# What you have to do
The stretch wanted below opens at the line containing "export DESIGN_NICKNAME = d" and closes at the line containing "export PLACE_DENSITY_LB_ADDON = 0.15". Please return it exactly, with no other lines.

-*-*-

--- config.mk ---
export PLATFORM = sky130hd
export DESIGN_NAME = fetch_unit
export DESIGN_NICKNAME = d
export VERILOG_FILES = /design/src/rtl/fetch_unit.sv
export SDC_FILE = /design/constraint.sdc
export NUM_CORES = 1
export LEC_CHECK = 0
export CAP_MARGIN = 20
export CORE_ASPECT_RATIO = 0.8
export CORE_MARGIN = 8
export CORE_UTILIZATION = 40
export DETAILED_ROUTE_END_ITERATION = 6
export MAX_ROUTING_LAYER = met4
export PLACE_DENSITY_LB_ADDON = 0.15
export REMOVE_ABC_BUFFERS = 1
export SETUP_SLACK_MARGIN = 0.3
export SLEW_MARGIN = 20
export SYNTH_ARGS = -nofsm -noshare
export SYNTH_HDL_FRONTEND = slang
export SYNTH_SLANG_ARGS = --single-unit
--- constraint.sdc ---
create_clock -name clk -period 10.21 [get_ports clk]
set_input_delay 2.042 -clock clk [delete_from_list [all_inputs] [get_ports clk]]
set_output_delay 2.042 -clock clk [all_outputs]
set_load 0.01 [all_outputs]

-*-*-

# Problem solution
export DESIGN_NICKNAME = d
export VERILOG_FILES = /design/src/rtl/fetch_unit.sv
export SDC_FILE = /design/constraint.sdc
export NUM_CORES = 1
export LEC_CHECK = 0
export CAP_MARGIN = 20
export CORE_ASPECT_RATIO = 0.8
export CORE_MARGIN = 8
export CORE_UTILIZATION = 40
export DETAILED_ROUTE_END_ITERATION = 6
export MAX_ROUTING_LAYER = met4
export PLACE_DENSITY_LB_ADDON = 0.15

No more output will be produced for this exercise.